2) Measure Frequency and Severity

Going back to the oil example, we’d want to look at the history of oil prices.

  • Why do oil prices fall?
  • What causes them to stay low or rise?
  • Look at the frequency (how often something happens) and severity (how intense they are) of oil price crashes.
  • When they do fall, how long do they stay range-bound; i.e.: do they just stay within a narrow price band, not really breaking out in any direction?

If oil price crashes are followed by 2-year long stretches where the price just oscillates within a 5% range, then a savvy investor would be able to conclude that oil would not be a great investment. Buying now would mean that his upside is very limited (maybe a 5% upside) and his downside (50%) is high in comparison.

3. Examine Alternatives

If you’ve concluded that investing in crude oil is not the way to go on this play, then do you give up? Hellz naw. There might still be something there!
It’s time to examine the alternatives.

Perhaps, with further examination, you find that companies who specialize in oil exploration tend to do well in periods like this. Perhaps big oil companies invest in exploration for new sources of oil in times of stress. In that case it would serve me well to invest.

risk management
Or maybe you find that when oil falls, and continues to be range-bound, that gold just kicks ass. Who knows? This is your chance to come up with as many alternatives as you can.

4. Decide Which Alternatives to Use

Simple enough. Figure out what strategy is the best; what gives you the most upside with the least downside.

Once you know that, you could even go through the process again to manage the downside risk of your chosen alternative. So, say you go with a gold investment. What’s the downside of investing in gold and what steps can you take to mitigate that risk? This is essentially just another way to think about diversification.

5. Implementation

Take action. Put your plans into motion. Sign up for that online investment account, put money in there and do what you set out to accomplish. How will you implement your plan?

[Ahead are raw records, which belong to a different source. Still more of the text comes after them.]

What follows belongs to an exercise in optimizing a design on an open flow for small area; a production flow would make more cautious choices. Only simulation tests tie the RTL to the original design; equivalence was not proved. No driver is modelled on the clock port, so clocking that relies on it looks cheaper here than on a real chip. No activity file was given, so power comes from the tool's default toggle rates.

===== design/flow/flow/run.sh =====
#!/bin/bash
# Standard layout (the standard.sh) with these changes:
# - synthesis is the standard flow's own script (synth_recipe.tcl, unchanged) except that ABC
#   maps with flow/abc_area.script (flow/synth.tcl); the registers are the same;
# - after floorplan (flow/post_floorplan.tcl), combinational cells get the
#   smallest drive strength of their family (later repair steps size up as
#   needed), and tie cells that use only HI are paired with ones that use only
#   LO, each pair becoming one conb_1 using both outputs;
# - port buffers use the smallest buffer (buf_1) instead of ORFS's default choice;
# - clock tree from clkbuf_4 buffers, without CTS dummy loads; a clock
#   buffer whose flip-flops would see a slow clock edge becomes a clkbuf_8
#   (flow/clock_slew.tcl).
# make's output goes to standard_flow.log; each ORFS step keeps its own log
# under orfs/logs/.
set -euo pipefail
bash standard.sh \
  "SYNTH_SCRIPT=$(pwd)/flow/synth.tcl" \
  "POST_FLOORPLAN_TCL=$(pwd)/flow/post_floorplan.tcl" \
  "POST_CTS_TCL=$(pwd)/flow/clock_slew.tcl" \
  'BUFFER_PORTS_ARGS=-buffer_cell sky130_fd_sc_hd__buf_1' \
  'CTS_ARGS=-sink_clustering_enable -repair_clock_nets -buf_list sky130_fd_sc_hd__clkbuf_4 -dont_use_dummy_load' \
  finish > standard_flow.log 2>&1

===== design/flow/flow/abc_area.script =====
&get -n
&st
&syn2
&dch
&nf -R 1000
&put
mfs2
&get -n
&st
&dch
&nf -R 1000
&put
dnsize -c

===== design/flow/flow/clock_slew.tcl =====
estimate_parasitics -placement
set changed 0
foreach buf [get_cells *] {
  if {[get_property $buf ref_name] ne "sky130_fd_sc_hd__clkbuf_4"} continue
  set worst 0
  foreach opin [get_pins -of_objects $buf -filter "direction == output"] {
    foreach p [get_pins -of_objects [get_nets -of_objects $opin] -filter "direction == input"] {
      if {![string match "*df*" [get_property [get_cells -of_objects $p] ref_name]]} continue
      foreach prop {slew_max_rise slew_max_fall} {
        set s [get_property $p $prop]
        if {$s > $worst} { set worst $s }
      }
    }
  }
  puts "clock_slew: [get_name $buf] [format %.1f [expr {$worst * 1000}]] ps"
  if {$worst > 0.105} {
    replace_cell $buf sky130_fd_sc_hd__clkbuf_8
    incr changed
  }
}
puts "clock_slew: upsized $changed clock buffers"
if {$changed} {
  detailed_placement
  estimate_parasitics -placement
}

===== design/flow/flow/post_floorplan.tcl =====
# POST_FLOORPLAN hook.
#
# 1. Give every combinational cell the smallest-area cell of its family (same
#    name but for the drive strength) with the same function. Timing has
#    several ns of slack here; later steps (repair_design, repair_timing)
#    still size up whatever needs it. Registers and tie cells are left alone.
set n 0
foreach inst [get_cells *] {
  set lc [get_lib_cells -of_objects $inst]
  set name [get_name $lc]
  if {[string match "*df*" $name] || [string match "*conb*" $name]} continue
  if {![regexp {^(sky130_fd_sc_hd__.+)_[0-9]+$} $name -> fam]} continue
  set best $lc
  set ba [get_property $lc area]
  foreach e [get_lib_cells ${fam}_*] {
    if {![regexp "^${fam}_\[0-9\]+\$" [get_name $e]]} continue
    if {[lsearch -exact $::env(DONT_USE_CELLS) [get_name $e]] >= 0} continue
    if {![sta::equiv_cells $lc $e]} continue
    set a [get_property $e area]
    if {$a < $ba - 0.001} { set best $e; set ba $a }
  }
  if {$best != $lc} {
    replace_cell $inst $best
    incr n
  }
}
puts "post_floorplan: downsized $n cells"

# 2. A conb_1 tie cell has a HI and a LO output, and repair_tie_fanout gives
#    each constant port a tie cell of its own, using one of the two. Pair the
#    ones that use only HI with ones that use only LO, so that each pair is
#    one cell driving both nets; every constant port still has its own tie
#    output.
set block [ord::get_db_block]
set hi_only {}
set lo_only {}
foreach inst [$block getInsts] {
  if {[[$inst getMaster] getName] ne "sky130_fd_sc_hd__conb_1"} continue
  set hn [[$inst findITerm HI] getNet]
  set ln [[$inst findITerm LO] getNet]
  if {$hn ne "NULL" && $ln eq "NULL"} { lappend hi_only $inst }
  if {$ln ne "NULL" && $hn eq "NULL"} { lappend lo_only $inst }
}
set merged 0
foreach h $hi_only l $lo_only {
  if {$h eq "" || $l eq ""} break
  set hterm [$h findITerm HI]
  set net [$hterm getNet]
  $hterm disconnect
  [$l findITerm HI] connect $net
  odb::dbInst_destroy $h
  incr merged
}
puts "post_floorplan: merged $merged tie cells"

===== design/flow/flow/synth.tcl =====
# The standard flow's synthesis script (synth_recipe.tcl, sourced unchanged) with one change:
# ABC maps the logic with flow/abc_area.script, which recovers area under the
# (loose) clock period, instead of ORFS's abc_speed.script. Flip-flops are
# mapped before ABC runs, so the registers are those of the standard synthesis.
set flow_dir [file dirname [file normalize [info script]]]
set ::my_abc_script [file join $flow_dir abc_area.script]
proc abc {args} {
  set i [lsearch -exact $args -script]
  if {$i >= 0} { lset args [expr {$i + 1}] $::my_abc_script }
  yosys abc {*}$args
}
source [file join [file dirname $flow_dir] synth_recipe.tcl]

===== design/flow/standard.sh =====
#!/bin/bash
# synth_recipe.tcl (not shown) runs the flow's synth.tcl, then flattens the netlist and writes it again
# the make line also repeats each setting of config.mk as NAME=value (left out here)
make -C /OpenROAD-flow-scripts/flow DESIGN_CONFIG=/design/flow/config.mk WORK_HOME=/design/flow/orfs CLKGATE_MAP_FILE= SYNTH_SCRIPT=/design/flow/synth_recipe.tcl "${@:-finish}"

===== design/flow/config.mk =====
export PLATFORM = sky130hd
export DESIGN_NAME = SlaveFPGA
export DESIGN_NICKNAME = SlaveFPGA
export VERILOG_FILES = /design/flow/design.v
export SDC_FILE = /design/flow/constraint.sdc
export NUM_CORES = 4
export LEC_CHECK = 0
export CAP_MARGIN = 20
export CORE_MARGIN = 2
export CORE_UTILIZATION = 45
export SLEW_MARGIN = 20

===== design/flow/constraint.sdc =====
create_clock -name core_clock -period 8.0 [get_ports {clk}]
set_input_delay 1.6000 -clock core_clock [delete_from_list [all_inputs] [get_ports {clk}]]
set_output_delay 1.6000 -clock core_clock [all_outputs]
set_load 0.01 [all_outputs]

Remember: a plan without action isn’t really a plan at all. It’s a dream.

6. Monitor

The easiest part. Sit back and check in on your investment every quarter. If you read the article on building a superstar portfolio, then you know how important it is to think about what you’re going to if your investment loses or gains value BEFORE it’s time to review it.
Is the investment consistent with your goals and needs? Consistent monitoring will ensure that there are no nasty surprises.

Always ask yourself: what’s your downside?